210010010 インテグラルノア編(擬彩されし不可逆世界編) プロローグ 第1話 反転する理想郷-1
遙か昔―― 神々に反抗した 白き正義の執行者達がいた――
苛烈な戦いの果て、 彼女達は――
【ガブリエル】 まったく…創造主たる私達に刃向かう など愚かしいことをするものだと 思っていましたが…
【ガブリエル】 それもこれも全て貴女のせいですよ ラグナロク
【ラグナロク】 みんな!顔を上げなさい! 私達の攻撃は確かに効いているわ! 今こそ神の軛を断ち切るとき!
【ガブリエル】 そう…それですよ…貴女のその“力” キラーズを安定させキラープリンセス の能力を向上させる“力”
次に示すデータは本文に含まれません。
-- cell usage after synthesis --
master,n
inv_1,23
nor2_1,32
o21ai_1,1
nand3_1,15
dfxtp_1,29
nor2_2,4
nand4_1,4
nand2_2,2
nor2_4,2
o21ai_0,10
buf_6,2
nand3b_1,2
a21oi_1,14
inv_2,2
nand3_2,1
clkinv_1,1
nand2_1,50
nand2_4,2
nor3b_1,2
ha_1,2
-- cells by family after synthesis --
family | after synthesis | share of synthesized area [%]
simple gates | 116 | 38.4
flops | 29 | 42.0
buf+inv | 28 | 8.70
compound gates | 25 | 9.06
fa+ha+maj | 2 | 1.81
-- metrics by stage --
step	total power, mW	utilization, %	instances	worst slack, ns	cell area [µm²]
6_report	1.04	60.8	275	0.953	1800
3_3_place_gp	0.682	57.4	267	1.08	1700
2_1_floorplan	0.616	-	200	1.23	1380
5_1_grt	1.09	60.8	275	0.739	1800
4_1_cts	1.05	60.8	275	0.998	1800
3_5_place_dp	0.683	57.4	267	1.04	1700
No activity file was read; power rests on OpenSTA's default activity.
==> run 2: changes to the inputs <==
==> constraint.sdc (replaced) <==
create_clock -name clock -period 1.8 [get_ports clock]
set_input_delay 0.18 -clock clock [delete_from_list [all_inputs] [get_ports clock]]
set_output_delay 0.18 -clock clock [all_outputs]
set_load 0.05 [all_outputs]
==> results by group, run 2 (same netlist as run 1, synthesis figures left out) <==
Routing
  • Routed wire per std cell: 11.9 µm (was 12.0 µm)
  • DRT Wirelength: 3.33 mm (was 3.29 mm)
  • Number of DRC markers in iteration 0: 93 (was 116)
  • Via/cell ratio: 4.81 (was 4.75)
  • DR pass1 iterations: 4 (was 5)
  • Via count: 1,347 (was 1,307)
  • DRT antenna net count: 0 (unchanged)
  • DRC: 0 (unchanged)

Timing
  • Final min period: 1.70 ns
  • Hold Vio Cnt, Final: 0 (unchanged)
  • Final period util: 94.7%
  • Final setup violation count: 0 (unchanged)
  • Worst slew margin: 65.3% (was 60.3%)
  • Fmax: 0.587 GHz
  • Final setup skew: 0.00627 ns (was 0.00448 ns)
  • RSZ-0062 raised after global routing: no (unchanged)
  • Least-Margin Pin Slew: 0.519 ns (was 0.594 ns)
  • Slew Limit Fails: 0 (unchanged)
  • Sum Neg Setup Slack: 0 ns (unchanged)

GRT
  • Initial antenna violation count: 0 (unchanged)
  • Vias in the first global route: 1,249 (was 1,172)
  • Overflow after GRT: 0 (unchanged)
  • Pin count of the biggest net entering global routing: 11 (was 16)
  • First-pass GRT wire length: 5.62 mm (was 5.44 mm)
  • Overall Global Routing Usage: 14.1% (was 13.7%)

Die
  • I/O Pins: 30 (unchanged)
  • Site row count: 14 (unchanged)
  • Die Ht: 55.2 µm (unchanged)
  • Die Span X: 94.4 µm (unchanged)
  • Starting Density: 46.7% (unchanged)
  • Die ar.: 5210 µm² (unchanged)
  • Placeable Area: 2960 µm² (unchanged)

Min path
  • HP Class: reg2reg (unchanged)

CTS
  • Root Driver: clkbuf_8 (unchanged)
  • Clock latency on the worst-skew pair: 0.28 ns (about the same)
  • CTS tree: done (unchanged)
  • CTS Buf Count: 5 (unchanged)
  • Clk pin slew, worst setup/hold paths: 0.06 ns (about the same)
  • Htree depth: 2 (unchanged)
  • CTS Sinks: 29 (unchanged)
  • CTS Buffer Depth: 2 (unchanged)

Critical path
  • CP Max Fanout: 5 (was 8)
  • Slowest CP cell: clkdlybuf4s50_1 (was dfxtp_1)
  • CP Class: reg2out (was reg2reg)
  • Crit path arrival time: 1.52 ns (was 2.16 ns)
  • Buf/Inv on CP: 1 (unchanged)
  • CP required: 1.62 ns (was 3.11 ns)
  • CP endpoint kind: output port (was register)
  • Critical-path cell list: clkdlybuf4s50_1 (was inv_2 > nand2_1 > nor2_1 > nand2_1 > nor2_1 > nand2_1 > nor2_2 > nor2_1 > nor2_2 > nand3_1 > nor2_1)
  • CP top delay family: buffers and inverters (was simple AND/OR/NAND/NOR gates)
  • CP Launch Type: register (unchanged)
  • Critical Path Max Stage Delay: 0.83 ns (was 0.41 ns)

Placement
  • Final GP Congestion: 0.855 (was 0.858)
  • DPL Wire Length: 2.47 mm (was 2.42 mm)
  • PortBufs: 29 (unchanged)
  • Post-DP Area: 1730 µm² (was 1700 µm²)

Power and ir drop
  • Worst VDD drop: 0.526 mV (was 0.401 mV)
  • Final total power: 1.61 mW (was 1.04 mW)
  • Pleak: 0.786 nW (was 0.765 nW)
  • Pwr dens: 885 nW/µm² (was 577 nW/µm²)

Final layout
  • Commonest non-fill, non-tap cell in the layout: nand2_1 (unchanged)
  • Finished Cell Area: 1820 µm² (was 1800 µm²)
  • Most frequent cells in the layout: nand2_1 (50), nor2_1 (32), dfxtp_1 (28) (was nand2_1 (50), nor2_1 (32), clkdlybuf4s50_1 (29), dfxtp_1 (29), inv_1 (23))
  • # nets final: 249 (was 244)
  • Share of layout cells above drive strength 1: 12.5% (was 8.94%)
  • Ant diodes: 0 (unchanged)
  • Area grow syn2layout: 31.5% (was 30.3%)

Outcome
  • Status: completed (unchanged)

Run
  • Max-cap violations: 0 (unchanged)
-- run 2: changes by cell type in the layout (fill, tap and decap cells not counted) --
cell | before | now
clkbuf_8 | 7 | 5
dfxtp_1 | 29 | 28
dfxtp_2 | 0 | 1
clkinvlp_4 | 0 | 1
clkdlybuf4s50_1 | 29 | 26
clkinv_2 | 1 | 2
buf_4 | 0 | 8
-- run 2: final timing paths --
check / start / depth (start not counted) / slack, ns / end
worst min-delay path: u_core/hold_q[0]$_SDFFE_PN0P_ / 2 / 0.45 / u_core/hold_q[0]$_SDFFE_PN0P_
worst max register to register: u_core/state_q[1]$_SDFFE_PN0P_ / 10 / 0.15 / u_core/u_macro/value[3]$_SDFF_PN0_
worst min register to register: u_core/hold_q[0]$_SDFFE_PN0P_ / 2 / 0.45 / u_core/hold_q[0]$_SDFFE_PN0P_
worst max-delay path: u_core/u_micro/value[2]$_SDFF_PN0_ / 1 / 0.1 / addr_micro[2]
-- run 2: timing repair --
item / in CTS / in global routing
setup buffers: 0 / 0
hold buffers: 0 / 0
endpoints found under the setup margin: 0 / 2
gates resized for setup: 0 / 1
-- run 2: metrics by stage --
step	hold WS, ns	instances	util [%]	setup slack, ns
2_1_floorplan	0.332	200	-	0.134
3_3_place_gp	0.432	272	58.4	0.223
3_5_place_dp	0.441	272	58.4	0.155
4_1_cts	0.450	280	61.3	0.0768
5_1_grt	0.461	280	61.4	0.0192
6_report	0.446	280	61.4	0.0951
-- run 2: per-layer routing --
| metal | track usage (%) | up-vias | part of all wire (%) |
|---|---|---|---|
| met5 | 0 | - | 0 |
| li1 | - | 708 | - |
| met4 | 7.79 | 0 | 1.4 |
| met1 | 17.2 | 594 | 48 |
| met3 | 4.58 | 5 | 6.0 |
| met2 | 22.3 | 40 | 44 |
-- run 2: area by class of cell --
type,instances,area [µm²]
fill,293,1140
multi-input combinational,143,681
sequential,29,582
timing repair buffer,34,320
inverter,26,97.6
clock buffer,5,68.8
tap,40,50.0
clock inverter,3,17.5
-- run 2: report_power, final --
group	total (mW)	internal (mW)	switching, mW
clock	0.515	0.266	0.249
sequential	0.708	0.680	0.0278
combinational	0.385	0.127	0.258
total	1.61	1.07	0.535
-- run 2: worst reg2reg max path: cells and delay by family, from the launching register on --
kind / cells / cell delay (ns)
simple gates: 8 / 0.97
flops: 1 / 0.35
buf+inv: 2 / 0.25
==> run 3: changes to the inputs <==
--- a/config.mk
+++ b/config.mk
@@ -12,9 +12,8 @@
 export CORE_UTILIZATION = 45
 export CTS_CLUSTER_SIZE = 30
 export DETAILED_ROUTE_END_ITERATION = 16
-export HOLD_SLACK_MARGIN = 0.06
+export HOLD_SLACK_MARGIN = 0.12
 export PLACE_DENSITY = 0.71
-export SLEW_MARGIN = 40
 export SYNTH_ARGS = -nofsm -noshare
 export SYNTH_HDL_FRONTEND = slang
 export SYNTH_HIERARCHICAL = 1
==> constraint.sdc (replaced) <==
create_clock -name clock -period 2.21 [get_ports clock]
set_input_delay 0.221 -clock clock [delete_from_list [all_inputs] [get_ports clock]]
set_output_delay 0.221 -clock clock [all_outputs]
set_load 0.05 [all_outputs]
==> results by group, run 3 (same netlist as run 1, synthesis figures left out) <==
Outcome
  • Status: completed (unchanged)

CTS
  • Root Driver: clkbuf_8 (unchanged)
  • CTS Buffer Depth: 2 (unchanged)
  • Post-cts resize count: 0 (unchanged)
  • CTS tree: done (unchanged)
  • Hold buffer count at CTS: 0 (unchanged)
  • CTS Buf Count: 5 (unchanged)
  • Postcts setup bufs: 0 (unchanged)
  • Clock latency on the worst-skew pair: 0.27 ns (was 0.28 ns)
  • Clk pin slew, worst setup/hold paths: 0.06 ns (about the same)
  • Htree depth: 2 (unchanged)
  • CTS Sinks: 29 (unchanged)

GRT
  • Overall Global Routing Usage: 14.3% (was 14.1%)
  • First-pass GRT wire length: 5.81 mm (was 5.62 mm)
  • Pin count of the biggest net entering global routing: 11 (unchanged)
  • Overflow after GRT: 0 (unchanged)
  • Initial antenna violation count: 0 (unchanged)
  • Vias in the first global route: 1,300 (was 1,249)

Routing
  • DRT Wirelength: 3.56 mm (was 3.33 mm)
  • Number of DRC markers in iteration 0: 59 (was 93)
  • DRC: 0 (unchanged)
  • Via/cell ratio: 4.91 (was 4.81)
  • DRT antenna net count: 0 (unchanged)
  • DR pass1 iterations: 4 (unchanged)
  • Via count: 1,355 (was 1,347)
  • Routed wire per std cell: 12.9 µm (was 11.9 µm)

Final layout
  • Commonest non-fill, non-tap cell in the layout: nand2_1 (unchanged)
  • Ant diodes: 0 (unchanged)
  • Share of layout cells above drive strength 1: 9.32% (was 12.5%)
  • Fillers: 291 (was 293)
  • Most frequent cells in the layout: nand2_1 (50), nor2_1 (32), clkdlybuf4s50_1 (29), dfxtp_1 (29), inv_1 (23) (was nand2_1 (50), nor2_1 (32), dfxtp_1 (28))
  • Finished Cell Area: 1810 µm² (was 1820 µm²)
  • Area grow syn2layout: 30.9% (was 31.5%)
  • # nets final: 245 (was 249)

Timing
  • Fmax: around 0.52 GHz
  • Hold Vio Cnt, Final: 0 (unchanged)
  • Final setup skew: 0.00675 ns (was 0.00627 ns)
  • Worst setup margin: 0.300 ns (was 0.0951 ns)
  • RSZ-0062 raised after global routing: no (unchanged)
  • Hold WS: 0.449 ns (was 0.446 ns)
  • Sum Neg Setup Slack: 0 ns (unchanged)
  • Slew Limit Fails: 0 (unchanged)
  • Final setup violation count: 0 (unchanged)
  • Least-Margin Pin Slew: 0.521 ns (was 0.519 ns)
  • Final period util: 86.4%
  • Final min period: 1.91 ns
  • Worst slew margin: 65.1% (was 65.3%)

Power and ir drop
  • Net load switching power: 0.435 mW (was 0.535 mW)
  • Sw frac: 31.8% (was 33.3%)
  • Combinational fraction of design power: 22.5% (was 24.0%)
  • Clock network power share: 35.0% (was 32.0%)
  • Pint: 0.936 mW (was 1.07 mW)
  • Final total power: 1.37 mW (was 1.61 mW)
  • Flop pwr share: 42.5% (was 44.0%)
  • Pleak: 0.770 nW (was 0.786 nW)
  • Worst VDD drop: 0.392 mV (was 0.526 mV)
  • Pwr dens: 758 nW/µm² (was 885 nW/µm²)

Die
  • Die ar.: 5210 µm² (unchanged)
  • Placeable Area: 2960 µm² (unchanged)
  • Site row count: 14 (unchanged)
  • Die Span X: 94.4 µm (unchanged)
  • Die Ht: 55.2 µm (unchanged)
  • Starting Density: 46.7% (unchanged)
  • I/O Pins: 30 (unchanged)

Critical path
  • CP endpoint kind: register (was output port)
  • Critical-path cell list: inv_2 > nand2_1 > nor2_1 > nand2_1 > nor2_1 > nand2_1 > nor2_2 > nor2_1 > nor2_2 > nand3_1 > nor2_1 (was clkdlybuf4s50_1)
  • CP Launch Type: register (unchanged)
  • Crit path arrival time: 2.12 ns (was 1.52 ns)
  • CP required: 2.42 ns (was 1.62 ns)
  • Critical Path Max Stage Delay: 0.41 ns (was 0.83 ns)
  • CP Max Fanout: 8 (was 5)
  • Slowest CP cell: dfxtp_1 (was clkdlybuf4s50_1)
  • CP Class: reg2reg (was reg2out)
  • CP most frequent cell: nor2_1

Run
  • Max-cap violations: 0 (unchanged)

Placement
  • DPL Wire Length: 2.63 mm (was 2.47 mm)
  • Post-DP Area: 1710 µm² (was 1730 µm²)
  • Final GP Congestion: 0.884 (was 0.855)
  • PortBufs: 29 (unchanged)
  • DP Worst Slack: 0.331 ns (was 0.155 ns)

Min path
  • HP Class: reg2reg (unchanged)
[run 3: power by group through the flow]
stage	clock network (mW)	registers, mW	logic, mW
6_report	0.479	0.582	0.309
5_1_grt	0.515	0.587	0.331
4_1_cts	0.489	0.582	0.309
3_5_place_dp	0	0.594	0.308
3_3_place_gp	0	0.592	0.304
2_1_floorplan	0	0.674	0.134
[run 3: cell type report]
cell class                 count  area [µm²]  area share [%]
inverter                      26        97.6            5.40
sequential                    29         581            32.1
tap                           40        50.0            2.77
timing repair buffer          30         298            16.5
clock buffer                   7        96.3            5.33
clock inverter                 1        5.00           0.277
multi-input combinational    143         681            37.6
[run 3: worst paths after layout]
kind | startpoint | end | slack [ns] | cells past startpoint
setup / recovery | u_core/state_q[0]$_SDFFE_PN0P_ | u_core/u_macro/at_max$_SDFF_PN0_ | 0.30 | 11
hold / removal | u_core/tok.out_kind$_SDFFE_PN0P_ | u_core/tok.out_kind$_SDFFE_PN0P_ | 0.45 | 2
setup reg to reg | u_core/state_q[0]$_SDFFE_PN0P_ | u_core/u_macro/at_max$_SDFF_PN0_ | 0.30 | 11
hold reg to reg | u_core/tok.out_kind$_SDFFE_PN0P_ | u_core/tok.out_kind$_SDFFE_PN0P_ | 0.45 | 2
## config.mk

```make
export PLATFORM = sky130hd
export DESIGN_NAME = folding_fir_filter
export DESIGN_NICKNAME = d
export VERILOG_FILES = /design/src/rtl/folding_fir_filter.sv
export SDC_FILE = /design/constraint.sdc
export NUM_CORES = 1
export LEC_CHECK = 0
export CORE_MARGIN = 2
export CORE_UTILIZATION = 45
export DETAILED_ROUTE_END_ITERATION = 7
export GPL_TIMING_DRIVEN = 1
export PLACE_DENSITY = 0.59
export SYNTH_ARGS = -nofsm -noshare
export SYNTH_HDL_FRONTEND = slang
export SYNTH_SLANG_ARGS = --single-unit
```

## constraint.sdc

```tcl
create_clock -name clk -period 11.1 [get_ports clk]
set_clock_uncertainty 0.2 [all_clocks]
set_input_delay 2.775 -clock clk [delete_from_list [all_inputs] [get_ports clk]]
set_output_delay 2.775 -clock clk [all_outputs]
set_load 0.01 [all_outputs]
```

## src/rtl/folding_fir_filter.sv

```systemverilog
// 8-tap signed FIR filter folded by 4: two multipliers are time-shared over a
// four-phase schedule, giving one saturated 20-bit result per 10-bit input sample.
module folding_fir_filter #(
  parameter logic signed [9:0] C0 = 10'sd1,
  parameter logic signed [9:0] C1 = 10'sd2,
  parameter logic signed [9:0] C2 = 10'sd3,
  parameter logic signed [9:0] C3 = 10'sd4,
  parameter logic signed [9:0] C4 = 10'sd4,
  parameter logic signed [9:0] C5 = 10'sd3,
  parameter logic signed [9:0] C6 = 10'sd2,
  parameter logic signed [9:0] C7 = 10'sd1
) (
  input  logic               clk,
  input  logic               rst,
  input  logic signed [9:0]  din,
  output logic               wd,
  output logic signed [19:0] dout
);

  localparam logic signed [22:0] SAT_MAX = 23'sd524287;
  localparam logic signed [22:0] SAT_MIN = -23'sd524288;

  logic [1:0]         ph;
  logic signed [9:0]  x [8];
  logic signed [22:0] acc;
  logic signed [19:0] prod [2];
  logic signed [22:0] p_sum;
  logic signed [22:0] acc_sum;
  logic signed [19:0] sat_val;

  function automatic logic signed [9:0] coef(input logic [2:0] k);
    logic signed [9:0] c;
    case (k)
      3'd0:    c = C0;
      3'd1:    c = C1;
      3'd2:    c = C2;
      3'd3:    c = C3;
      3'd4:    c = C4;
      3'd5:    c = C5;
      3'd6:    c = C6;
      default: c = C7;
    endcase
    return c;
  endfunction

  // Multiplier 0 serves taps 0..3, multiplier 1 serves taps 4..7; phase picks the pair.
  genvar gi;
  generate
    for (gi = 0; gi < 2; gi++) begin : g_mac
      localparam logic [2:0] BASE = 3'(gi * 4);
      logic [2:0]         tap;
      logic signed [9:0]  xs;
      logic signed [9:0]  cs;
      logic signed [19:0] xe;
      logic signed [19:0] ce;

      assign tap      = BASE + {1'b0, ph};
      assign xs       = x[tap];
      assign cs       = coef(tap);
      assign xe       = {{10{xs[9]}}, xs};
      assign ce       = {{10{cs[9]}}, cs};
      assign prod[gi] = xe * ce;
    end
  endgenerate

  assign p_sum   = {{3{prod[0][19]}}, prod[0]} + {{3{prod[1][19]}}, prod[1]};
  assign acc_sum = acc + p_sum;

  always_comb begin
    sat_val = acc_sum[19:0];
    if (acc_sum > SAT_MAX)
      sat_val = SAT_MAX[19:0];
    else if (acc_sum < SAT_MIN)
      sat_val = SAT_MIN[19:0];
  end

  always_ff @(posedge clk or negedge rst) begin
    if (!rst) begin
      ph   <= 2'd0;
      acc  <= '0;
      dout <= '0;
      wd   <= 1'b0;
      for (int k = 0; k < 8; k++)
        x[k] <= '0;
    end else begin
      ph <= ph + 2'd1;
      wd <= 1'b0;
      case (ph)
        2'd0: acc <= p_sum;
        2'd1,
        2'd2: acc <= acc_sum;
        default: begin
          // Products above use the pre-shift delay line, so din joins the next output.
          acc  <= acc_sum;
          dout <= sat_val;
          wd   <= 1'b1;
          for (int k = 7; k > 0; k--)
            x[k] <= x[k-1];
          x[0] <= din;
        end
      endcase
    end
  end

endmodule

```
===== config.mk =====
export PLATFORM = sky130hd
export DESIGN_NAME = time_display_scan
export DESIGN_NICKNAME = d
export VERILOG_FILES = /design/src/rtl/time_display_scan.sv
export SDC_FILE = /design/constraint.sdc
export NUM_CORES = 1
export LEC_CHECK = 0
export CAP_MARGIN = 5
export CORE_MARGIN = 3
export CORE_UTILIZATION = 40
export DETAILED_ROUTE_END_ITERATION = 10
export GPL_TIMING_DRIVEN = 0
export HOLD_SLACK_MARGIN = 0.15
export PLACE_DENSITY = 0.7
export REMOVE_ABC_BUFFERS = 1
export SETUP_SLACK_MARGIN = 0.3
export SLEW_MARGIN = 20
export SYNTH_ARGS = -nofsm -noshare
export SYNTH_HDL_FRONTEND = slang
export SYNTH_SLANG_ARGS = --single-unit

===== constraint.sdc =====
create_clock -name clk -period 8.1 [get_ports clk]
set_input_delay 1.62 -clock clk [delete_from_list [all_inputs] [get_ports clk]]
set_output_delay 1.62 -clock clk [all_outputs]
set_load 0.02 [all_outputs]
【ガブリエル】 何故、貴女がそれを持っているのか 分かりませんでしたが、ようやく 理解しました
【リベリオン】 戦いながらごちゃごちゃと! 随分、余裕じゃねえか!!
【ガブリエル】 当然です 思い知らせてあげましょう! 私達に刃向かう愚かさをっ
【ラグナロク】 くぅっ…何とか堪えて…えっ?
【ラグナロク】 カハッ…!
【リベリオン】 ラグナロク! てっめえええええええええ!
【ガブリエル】 これですね…“バイブス” キラープリンセスには本来宿る はずのないマナの亜種
【ガブリエル】 これのせいでキラープリンセスは 貴女に惹きつけられ、その力を 向上させていたのです
【ガブリエル】 どうやらユグドラシルに少々問題が あるようですね…修正が必要ですか
【エルキュール】 よくもラグナロクを!
【グラーシーザ】 そうぞうしゅであろうと、むえきな せっしょうはせいぎにはんするぞ!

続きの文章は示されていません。